_Aim of the exercise_: Set down exactly each line of the entries below, beginning at the one that contains "AO/OA | 122 |" and ending at the last, and no others.

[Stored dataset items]
# # # # # # #

## src/rtl/spi_fm_pkg.sv

```systemverilog
package spi_fm_pkg;

    localparam int WORD_W = 16;
    localparam int LEN_W  = $clog2(WORD_W) + 1;

    typedef enum logic [2:0] {
        ST_IDLE,
        ST_LEAD,
        ST_LOW,
        ST_HIGH,
        ST_TAIL,
        ST_GAP
    } fm_state_e;

    // Frame length in bits from the size setting; short settings clamp to 4.
    function automatic logic [LEN_W-1:0] frame_len(input logic [3:0] ws);
        if (ws < 4'd3)
            return LEN_W'(4);
        return LEN_W'(ws) + LEN_W'(1);
    endfunction

endpackage

```

## src/rtl/spi_fm_fifo.sv

```systemverilog
module spi_fm_fifo #(
    parameter int W     = 16,
    parameter int DEPTH = 4
) (
    input  logic         clk,
    input  logic         rst,
    input  logic         push,
    input  logic [W-1:0] din,
    input  logic         pop,
    output logic [W-1:0] dout,
    output logic         full,
    output logic         empty
);
    localparam int AW = (DEPTH > 1) ? $clog2(DEPTH) : 1;
    localparam int CW = $clog2(DEPTH + 1);

    logic [W-1:0]  mem [DEPTH];
    logic [AW-1:0] rd_ptr, wr_ptr;
    logic [CW-1:0] count;
    logic          do_push, do_pop;

    function automatic logic [AW-1:0] step(input logic [AW-1:0] p);
        return (p == AW'(DEPTH - 1)) ? '0 : p + AW'(1);
    endfunction

    assign full    = (count == CW'(DEPTH));
    assign empty   = (count == '0);
    assign do_pop  = pop && !empty;
    assign do_push = push && (!full || do_pop);
    assign dout    = mem[rd_ptr];

    always_ff @(posedge clk) begin
        if (do_push)
            mem[wr_ptr] <= din;
    end

    always_ff @(posedge clk) begin
        if (rst) begin
            rd_ptr <= '0;
            wr_ptr <= '0;
            count  <= '0;
        end else begin
            if (do_push)
                wr_ptr <= step(wr_ptr);
            if (do_pop)
                rd_ptr <= step(rd_ptr);
            case ({do_push, do_pop})
                2'b10:   count <= count + CW'(1);
                2'b01:   count <= count - CW'(1);
                default: count <= count;
            endcase
        end
    end
endmodule

```

## src/rtl/spi_fm_halfclk.sv

```systemverilog
module spi_fm_halfclk #(
    parameter int DIV_W = 8
) (
    input  logic             clk,
    input  logic             rst,
    input  logic             run,
    input  logic [DIV_W-1:0] divider,
    output logic             tick
);
    logic [DIV_W-1:0] cnt;
    logic [DIV_W-1:0] limit;

    assign limit = (divider == '0) ? DIV_W'(1) : divider;
    assign tick  = run && (cnt == limit);

    always_ff @(posedge clk) begin
        if (rst || !run)
            cnt <= '0;
        else if (tick)
            cnt <= '0;
        else
            cnt <= cnt + DIV_W'(1);
    end
endmodule

```

## src/rtl/spi_fm_engine.sv

```systemverilog
module spi_fm_engine
    import spi_fm_pkg::*;
(
    input  logic              clk,
    input  logic              rst,
    input  logic              enable,
    input  logic [3:0]        word_size,
    input  logic              tick,
    input  logic              tx_empty,
    input  logic [WORD_W-1:0] tx_word,
    output logic              tx_pop,
    output logic              rx_push,
    output logic [WORD_W-1:0] rx_word,
    input  logic              ser_in,
    output logic              run,
    output logic              ser_clk,
    output logic              sel_n,
    output logic              ser_out
);
    fm_state_e         state;
    logic [LEN_W-1:0]  bits_left;
    logic [LEN_W-1:0]  len;
    logic [5:0]        pad;
    logic [WORD_W-1:0] tx_sh, rx_sh;
    logic              gap_second;
    logic              start_ok, load_now, in_frame, driving;

    assign len      = frame_len(word_size);
    assign pad      = 6'(WORD_W) - 6'(len);
    assign start_ok = enable && !tx_empty;
    assign load_now = (state == ST_IDLE && start_ok) ||
                      (state == ST_GAP && tick && gap_second && start_ok);
    assign tx_pop   = load_now;
    assign rx_push  = (state == ST_HIGH) && tick && (bits_left == LEN_W'(1));
    assign rx_word  = rx_sh;

    always_ff @(posedge clk) begin
        if (rst) begin
            state      <= ST_IDLE;
            bits_left  <= '0;
            tx_sh      <= '0;
            rx_sh      <= '0;
            gap_second <= 1'b0;
        end else if (load_now) begin
            state      <= ST_LEAD;
            tx_sh      <= tx_word << pad;
            rx_sh      <= '0;
            bits_left  <= len;
            gap_second <= 1'b0;
        end else if (tick) begin
            case (state)
                ST_LEAD: state <= ST_LOW;
                ST_LOW: begin
                    state <= ST_HIGH;
                    rx_sh <= {rx_sh[WORD_W-2:0], ser_in};
                end
                ST_HIGH: begin
                    if (bits_left == LEN_W'(1)) begin
                        state <= ST_TAIL;
                    end else begin
                        state     <= ST_LOW;
                        tx_sh     <= tx_sh << 1;
                        bits_left <= bits_left - LEN_W'(1);
                    end
                end
                ST_TAIL: begin
                    gap_second <= 1'b0;
                    state      <= start_ok ? ST_GAP : ST_IDLE;
                end
                ST_GAP: begin
                    if (!gap_second)
                        gap_second <= 1'b1;
                    else
                        state <= ST_IDLE;
                end
                default: state <= ST_IDLE;
            endcase
        end
    end

    assign run      = (state != ST_IDLE);
    assign in_frame = (state == ST_LEAD) || (state == ST_LOW) ||
                      (state == ST_HIGH) || (state == ST_TAIL);
    assign driving  = (state == ST_LOW) || (state == ST_HIGH) || (state == ST_TAIL);
    assign ser_clk  = (state == ST_HIGH);
    assign sel_n    = !in_frame;
    assign ser_out  = driving && tx_sh[WORD_W-1];
endmodule

```

## src/rtl/spi_frame_master.sv

```systemverilog
module spi_frame_master
    import spi_fm_pkg::*;
#(
    parameter int DIV_W    = 8,
    parameter int TX_DEPTH = 4,
    parameter int RX_DEPTH = 4
) (
    input  logic              clk,
    input  logic              rst,
    input  logic              enable,
    input  logic [3:0]        word_size,
    input  logic [DIV_W-1:0]  divider,
    input  logic              tx_push,
    input  logic [WORD_W-1:0] tx_data,
    output logic              tx_full,
    input  logic              rx_pop,
    output logic [WORD_W-1:0] rx_data,
    output logic              rx_empty,
    output logic              rx_overrun,
    output logic              busy,
    output logic              ser_clk,
    output logic              ser_clk_oe,
    output logic              sel_n,
    output logic              ser_out,
    output logic              ser_out_oe,
    input  logic              ser_in
);
    logic              tx_empty, tx_pop;
    logic [WORD_W-1:0] tx_word;
    logic              rx_push, rx_full, rx_drop;
    logic [WORD_W-1:0] rx_word;
    logic              run, tick;

    spi_fm_fifo #(.W(WORD_W), .DEPTH(TX_DEPTH)) i_tx_q (
        .clk   (clk),
        .rst   (rst),
        .push  (tx_push),
        .din   (tx_data),
        .pop   (tx_pop),
        .dout  (tx_word),
        .full  (tx_full),
        .empty (tx_empty)
    );

    spi_fm_halfclk #(.DIV_W(DIV_W)) i_half (
        .clk     (clk),
        .rst     (rst),
        .run     (run),
        .divider (divider),
        .tick    (tick)
    );

    spi_fm_engine i_eng (
        .clk       (clk),
        .rst       (rst),
        .enable    (enable),
        .word_size (word_size),
        .tick      (tick),
        .tx_empty  (tx_empty),
        .tx_word   (tx_word),
        .tx_pop    (tx_pop),
        .rx_push   (rx_push),
        .rx_word   (rx_word),
        .ser_in    (ser_in),
        .run       (run),
        .ser_clk   (ser_clk),
        .sel_n     (sel_n),
        .ser_out   (ser_out)
    );

    spi_fm_fifo #(.W(WORD_W), .DEPTH(RX_DEPTH)) i_rx_q (
        .clk   (clk),
        .rst   (rst),
        .push  (rx_push),
        .din   (rx_word),
        .pop   (rx_pop),
        .dout  (rx_data),
        .full  (rx_full),
        .empty (rx_empty)
    );

    assign rx_drop = rx_push && rx_full && !(rx_pop && !rx_empty);

    always_ff @(posedge clk) begin
        if (rst)
            rx_overrun <= 1'b0;
        else if (rx_drop)
            rx_overrun <= 1'b1;
    end

    assign busy       = run;
    assign ser_clk_oe = 1'b1;
    assign ser_out_oe = !sel_n;
endmodule

```

## config.mk

```make
export PLATFORM = sky130hd
export DESIGN_NAME = spi_frame_master
export DESIGN_NICKNAME = d
export VERILOG_FILES = /design/src/rtl/spi_fm_pkg.sv /design/src/rtl/spi_fm_fifo.sv /design/src/rtl/spi_fm_halfclk.sv /design/src/rtl/spi_fm_engine.sv /design/src/rtl/spi_frame_master.sv
export SDC_FILE = /design/constraint.sdc
export NUM_CORES = 1
export LEC_CHECK = 0
export BUFFER_PORTS_ARGS = -buffer_cell sky130_fd_sc_hd__buf_2
export CAP_MARGIN = 40
export CORE_MARGIN = 1.5
export CORE_UTILIZATION = 40
export CTS_BUF_LIST = sky130_fd_sc_hd__clkbuf_8
export DETAILED_ROUTE_END_ITERATION = 6
export SKIP_LAST_GASP = 1
export SLEW_MARGIN = 40
export SYNTH_ARGS = -nofsm -noshare
export SYNTH_HDL_FRONTEND = slang
export SYNTH_SLANG_ARGS = --single-unit
```

## constraint.sdc

```tcl
create_clock -name clk -period 4.9 [get_ports clk]
set_input_delay 0.735 -clock clk [delete_from_list [all_inputs] [get_ports clk]]
set_output_delay 0.735 -clock clk [all_outputs]
set_load 0.02 [all_outputs]
```

[Word-level counts from Yosys, hierarchy flattened]
Memory sizes are Yosys's and may differ from the RTL's. A register that Yosys moved wholly into a read port is not among the register bits.
Cells that the tools add are included.
Storage, ports and cells
  output and inout bits: 25
  memories: 2
  bits in writable memories: 128
  register bits after elaboration: 64
Operators by class
  shift operators: 1
  $add $sub $neg: 12
  multiplexer cells: 33
  reduce and logical (&&, ||, !) cells: 48
  $lt $le $gt $ge: 1
  equality and inequality tests: 20
Memory list
  i_rx_q.mem: depth 4, bits a word 16, read ports 1, clocked after Yosys merged registers in 1, wr ports 1, RTL line spi_fm_fifo.sv:17  | logic [W-1:0] mem [DEPTH];
  i_tx_q.mem: depth 4, bits a word 16, read ports 1, clocked after Yosys merged registers in 1, wr ports 1, RTL line spi_fm_fifo.sv:17
Operators with widths (count)
  16-bit two-way mux: 4
  5-bit two-way mux: 6
  2-bit two-way mux: 8
  16-bit by 6-bit left shift with 16-bit output: 1
  1-bit logical AND: 15
  3-bit one-hot mux with 5 select lines: 1
  2-bit equality test (second input constant): 6
  3-bit equality test (second input constant): 4
  3-bit one-hot mux with 2 select lines: 2
  2-bit nonzero test: 5
  3-bit zero test: 3
  1-bit logical OR: 9
  3-bit two-way mux: 3
  2-bit by 1-bit adder with 2-bit output (second input constant): 4
  8-bit by 1-bit adder with 8-bit output (second input constant): 1
  8-bit equality test: 1
  8-bit zero test: 1
  8-bit two-way mux: 1
  2-bit AND reduction: 4
  1-bit zero test: 7
  1-bit two-way mux: 7
  3-bit by 1-bit adder with 3-bit output (second input constant): 2
  3-bit by 2-bit equality test with 1-bit output (second input constant): 2
  3-bit by 1-bit subtractor with 3-bit output (second input constant): 2
  14 further kinds: 16

[Depth between registers and ports, before layout]
  depth in word-level cells: 13
  depth in mapped cells: 15
  mapped depth without buffers: 12

[Hierarchy]
From an unflattened synthesis, not the netlist that was laid out.
Unflattened totals
  cells, all modules: 680
  area, all modules: 9014.9 µm²
Modules (own cells, without submodules)
  spi_fm_fifo at i_tx_q: instances 1, cells an instance 150, area each 2892.8 µm²
  spi_fm_fifo at i_rx_q: instances 1, cells an instance 136, area each 2802.7 µm²
  spi_fm_engine: instances 1, cells an instance 338, area each 2796.4 µm²
  spi_fm_halfclk: instances 1, cells an instance 49, area each 471.7 µm²
  spi_frame_master: instances 1, cells an instance 7, area each 51.3 µm²

[Least setup slack after synthesis]
Ideal clock, no wire load.
  path kind: input -> register
  from: in divider[5]
  to: reg i_tx_q.count[2]
  cell stages on the path: 12
  library setup time: 0.070 ns
  setup slack: 1.427 ns
  arrival time: 3.403 ns
  cells stage by stage: nor4_1 > mux2i_1 > nand4_1 > o31ai_4 > nand2_1 > inv_1 > ha_1 > inv_1 > fa_1 > xor2_1 > or3_1 > a21oi_1
Between the ends
  word-level cells in the longest chain between the ends: 13
  elaborated cells between the ends (all ways): 15
  those cells by class: eq/ne (3); mux (2); reduce/logical (10)
RTL lines
  start, declared: RTL line spi_frame_master.sv:12  | input logic [DIV_W-1:0] divider,
  8-bit zero test: RTL line spi_fm_halfclk.sv:13  | assign limit = (divider == '0) ? DIV_W'(1) : divider;
  8-bit two-way mux (*): RTL line spi_fm_halfclk.sv:13
  8-bit equality test (*): RTL line spi_fm_halfclk.sv:14  | assign tick = run && (cnt == limit);
  1-bit logical AND (*): RTL line spi_fm_halfclk.sv:14
  1-bit logical AND (*) (3 in series): RTL line spi_fm_engine.sv:32  | (state == ST_GAP && tick && gap_second && start_ok);
  1-bit logical OR (*): RTL line spi_fm_engine.sv:31  | assign load_now = (state == ST_IDLE && start_ok) ||
  1-bit logical AND (*): RTL line spi_fm_fifo.sv:28  | assign do_pop = pop && !empty;
  named net i_tx_q.do_pop: RTL line spi_fm_fifo.sv:20  | logic do_push, do_pop;
  1-bit logical OR: RTL line spi_fm_fifo.sv:29  | assign do_push = push && (!full || do_pop);
  1-bit logical AND: RTL line spi_fm_fifo.sv:29
  2-bit by 1-bit equality test with 1-bit output / 2-bit equality test (equally long branches): RTL line spi_fm_fifo.sv:47  | case ({do_push, do_pop})
  3-bit one-hot mux with 2 select lines / 2-bit nonzero test (equally long branches)
  end signal, assigned: RTL line spi_fm_fifo.sv:48  | 2'b10: count <= count + CW'(1);
  end signal, assigned: RTL line spi_fm_fifo.sv:49  | 2'b01: count <= count - CW'(1);
  end signal, assigned: RTL line spi_fm_fifo.sv:50  | default: count <= count;
  end, declared: RTL line spi_fm_fifo.sv:19  | logic [CW-1:0] count;
The timed path passes the listed nets; every way through them passes the cells marked *.
A chain may end at the register's enable or synchronous reset.

[Worst setup path after layout]
Same ends and word-level chain as after synthesis.

==> qor.txt <==
Outcome -> completed
GRT Total Usage -> 0.162
Post-route ant nets -> 0
H-tree depth reported by CTS -> 4
Gpl congestion -> 0.910
Slew margin rel. -> 0.540
Placed cell area -> 0.00951 mm2
Worst EP arrival -> 4.02 ns
CTS root buffer -> clkbuf_8
Via count -> 5742
Fmax -> 276 MHz
Post-CTS Setup Bufs -> 0
Synth Net Count -> 754
Initial antenna violation count -> 0
Largest net degree at the start of global routing -> 32
RSZ-0062 raised after global routing -> no
Maximum fanout along the worst path -> 27
Die Area -> 0.0233 mm2
Routed WL per cell -> 17.7 um
Main combinational cell family by area after synthesis -> multiplexers
Final worst path period need -> 3.62 ns
Most used cell, CP -> inv_1
Async set-reset flop share out of synthesis -> 0
CP startpoint kind -> primary input
Compound-gate portion of the synthesized area -> 0.0994
Antenna cells -> 0
Synth area leaders -> edfxtp_1 43%, dfxtp_1 15%, mux4_2 9.3%
Vias per cell -> 5.53
Clock Path Buffers -> 2
Clock latency on the worst-skew pair -> 0.47 ns
Cells after synthesis -> 702
Netlist cell types -> 69
Resized cells post-CTS -> 0
Nets -> 798
Max-slew violations -> 0
Critical-path top delay cell -> o31ai_4
EDFF count, synth -> 128
IO Count -> 59
HP Class -> primary input to register
CP peak stage delay -> 0.53 ns
Power Density -> 448 mW/mm2
Detail Placement HPWL -> 12500 um
XOR/XNOR share of the synthesized area -> 0.0235
Hold_buf cts -> 0
Cell taking the most area after synthesis -> edfxtp_1
Die W -> 153 um
Pre-Repair DR Iteration Count -> 5
DR iter-0 viols -> 400
CTS tree -> yes
Post-route cell area -> 0.00995 mm2
Avg Cell Area, Syn -> 12.8 um2
Num CTS Buffers -> 17
Synthesized-area fraction occupied by adder cells -> 0.0268
Total Wirelength -> 18400 um
Worst slew pin tran -> 0.684 ns
Final Skew -> 0.0192 ns
Placeable Area -> 0.0219 mm2
# DRC -> 0
Yosys top cell area share -> 0.429
IO Port Bufs -> 57
Worst-path clk slew -> 0.11 ns
Ys Warns -> 0
TritonCTS Sinks -> 196
Mux contribution to synthesized area -> 0.124
Simple-gate share of the synthesized area -> 0.115
Final Cycle Share -> 0.739
Critical path required time -> 5.30 ns
Mapped Area -> 0.00896 mm2
Initial Util -> 0.409
Fin. Hold Viols -> 0
TNS Setup -> 0 ns
Crit path capture type -> register
Grt total ovfl -> 0
First-pass GRT wire length -> 29900 um
Setup CP Type -> primary input to register
Share of post-route cells with drive strength above 1 -> 0.221
Layout area overhead -> 11.0%
Sequential element share of the synthesized area -> 0.581
Primary FF master, synth -> edfxtp_1
Die height -> 153 um
Max Cap Viol -> 0
Pleak -> 0.00366 uW
Synth Register Bits -> 196
Cells along the critical path -> buf_2 > nor4_1 > mux2i_1 > nand4_1 > o31ai_4 > nand2_1 > buf_4 > inv_1 > ha_1 > inv_1 > fa_1 > xor2_1 > or3_1 > a21oi_1
Setup violators final -> 0
FP Rows -> 54
VDD IR max -> 0.240 mV
Vias in the first global route -> 5752
==> layout make-up <==
class	count	area, um2
Fill cell	2003	11900
Sequential cell	196	5210
Multi-Input combinational cell	436	3500
Timing Repair Buffer	67	360
Tap cell	280	350
Clock buffer	17	234
Clock inverter	15	194
Inverter	28	105
==> flip-flops by register name (all words and copies together) (netlist names), named ones only <==
signal / cells
i_eng.tx_sh: 16
i_rx_q.count: 3
i_rx_q.wr_ptr: 2
i_eng.gap_second: 1
i_tx_q.rd_ptr: 2
i_eng.rx_word: 16
i_half.cnt: 8
rx_overrun: 1
i_tx_q.count: 3
i_tx_q.wr_ptr: 2
i_eng.bits_left: 5
i_eng.state: 3
i_tx_q.mem: 64
i_rx_q.mem: 64
i_rx_q.rd_ptr: 2
==> where the power goes <==
group	internal, uW	switching [uW]	leakage [uW]
clock network	406	669	0.000215
logic	586	765	0.00163
registers	1910	131	0.00181
==> worst paths after layout <==
| check | end | depth (start not counted) | start | slack [ns] |
|---|---|---|---|---|
| min | i_tx_q.mem[3][11]$_DFFE_PP_ | 1 | tx_data[11] | 0.47 |
| min reg2reg | i_eng.tx_sh[0]$_SDFFE_PP0P_ | 2 | i_eng.tx_sh[0]$_SDFFE_PP0P_ | 0.47 |
| max | i_tx_q.count[2]$_SDFFE_PP0P_ | 14 | divider[5] | 1.28 |
| max reg2reg | i_tx_q.count[2]$_SDFFE_PP0P_ | 13 | i_eng.state[0]$_SDFFE_PP0P_ | 1.32 |
==> per-layer routing <==
| metal | track usage | wire [um] | up-vias |
|---|---|---|---|
| met5 | 0 | 0 | - |
| met4 | 0.0472 | 159 | 0 |
| met3 | 0.0358 | 720 | 10 |
| met2 | 0.264 | 8940 | 147 |
| met1 | 0.218 | 8580 | 2851 |
| li1 | - | - | 2734 |
==> cells in the mapped netlist, drive strengths merged, types with 16 or more instances <==
| library cell | count |
|---|---|
| mux4 | 37 |
| nand2 | 33 |
| o21ai | 33 |
| nand3 | 26 |
| clkbuf | 32 |
| ha | 16 |
| dfxtp | 68 |
| nor2 | 73 |
| mux2i | 24 |
| edfxtp | 128 |
| inv | 27 |
| xor2 | 16 |
==> stage by stage <==
step	instances	hold WS [ns]	util	worst slack [ns]	power, uW
floorplan	702	0.444	-	1.43	3050
global placement	1007	0.451	0.434	1.01	3380
detailed placement	1007	0.461	0.435	0.798	3430
CTS	1039	0.439	0.454	1.31	4500
global route	1039	0.431	0.455	0.961	4710
finish	1039	0.469	0.455	1.28	4460
==> placed cells by master, fill, tap and decap left out, drive strengths merged, types with 7 or more instances in the layout <==
master / instances
edfxtp: 128
nor2: 73
dfxtp: 68
buf: 67
mux4: 37
inv: 36
o21ai: 33
nand2: 33
nand3: 26
mux2i: 24
clkbuf: 17
xor2: 16
ha: 16
a21oi: 15
nor3: 14
and2: 11
a211oi: 9
xnor2: 8
o21a: 7
a22oi: 7
nor2b: 7
clkinv: 7
==> worst max-delay path: cells and delay by family <==
kind	cells	cell delay (ns)
xor gates and xnor gates	1	0.16
buffers and inverters	4	0.56
AOI/OAI and AO/OA	2	0.68
muxes	1	0.23
and+or+nand+nor	4	1.08
adders and majority gates	2	0.58
==> cell families after synthesis <==
| kind of cell | Yosys count |
|---|---|
| and+or+nand+nor | 207 |
| DFF | 196 |
| AOI/OAI and AO/OA | 122 |
| buffers and inverters | 70 |
| muxes | 64 |
| xor gates and xnor gates | 24 |
| adders and majority gates | 18 |
| other | 1 |
No activity file was read; power rests on OpenSTA's default activity.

# # # # # # #

_Result_:
| AOI/OAI and AO/OA | 122 |
| buffers and inverters | 70 |
| muxes | 64 |
| xor gates and xnor gates | 24 |
| adders and majority gates | 18 |
| other | 1 |
No activity file was read; power rests on OpenSTA's default activity.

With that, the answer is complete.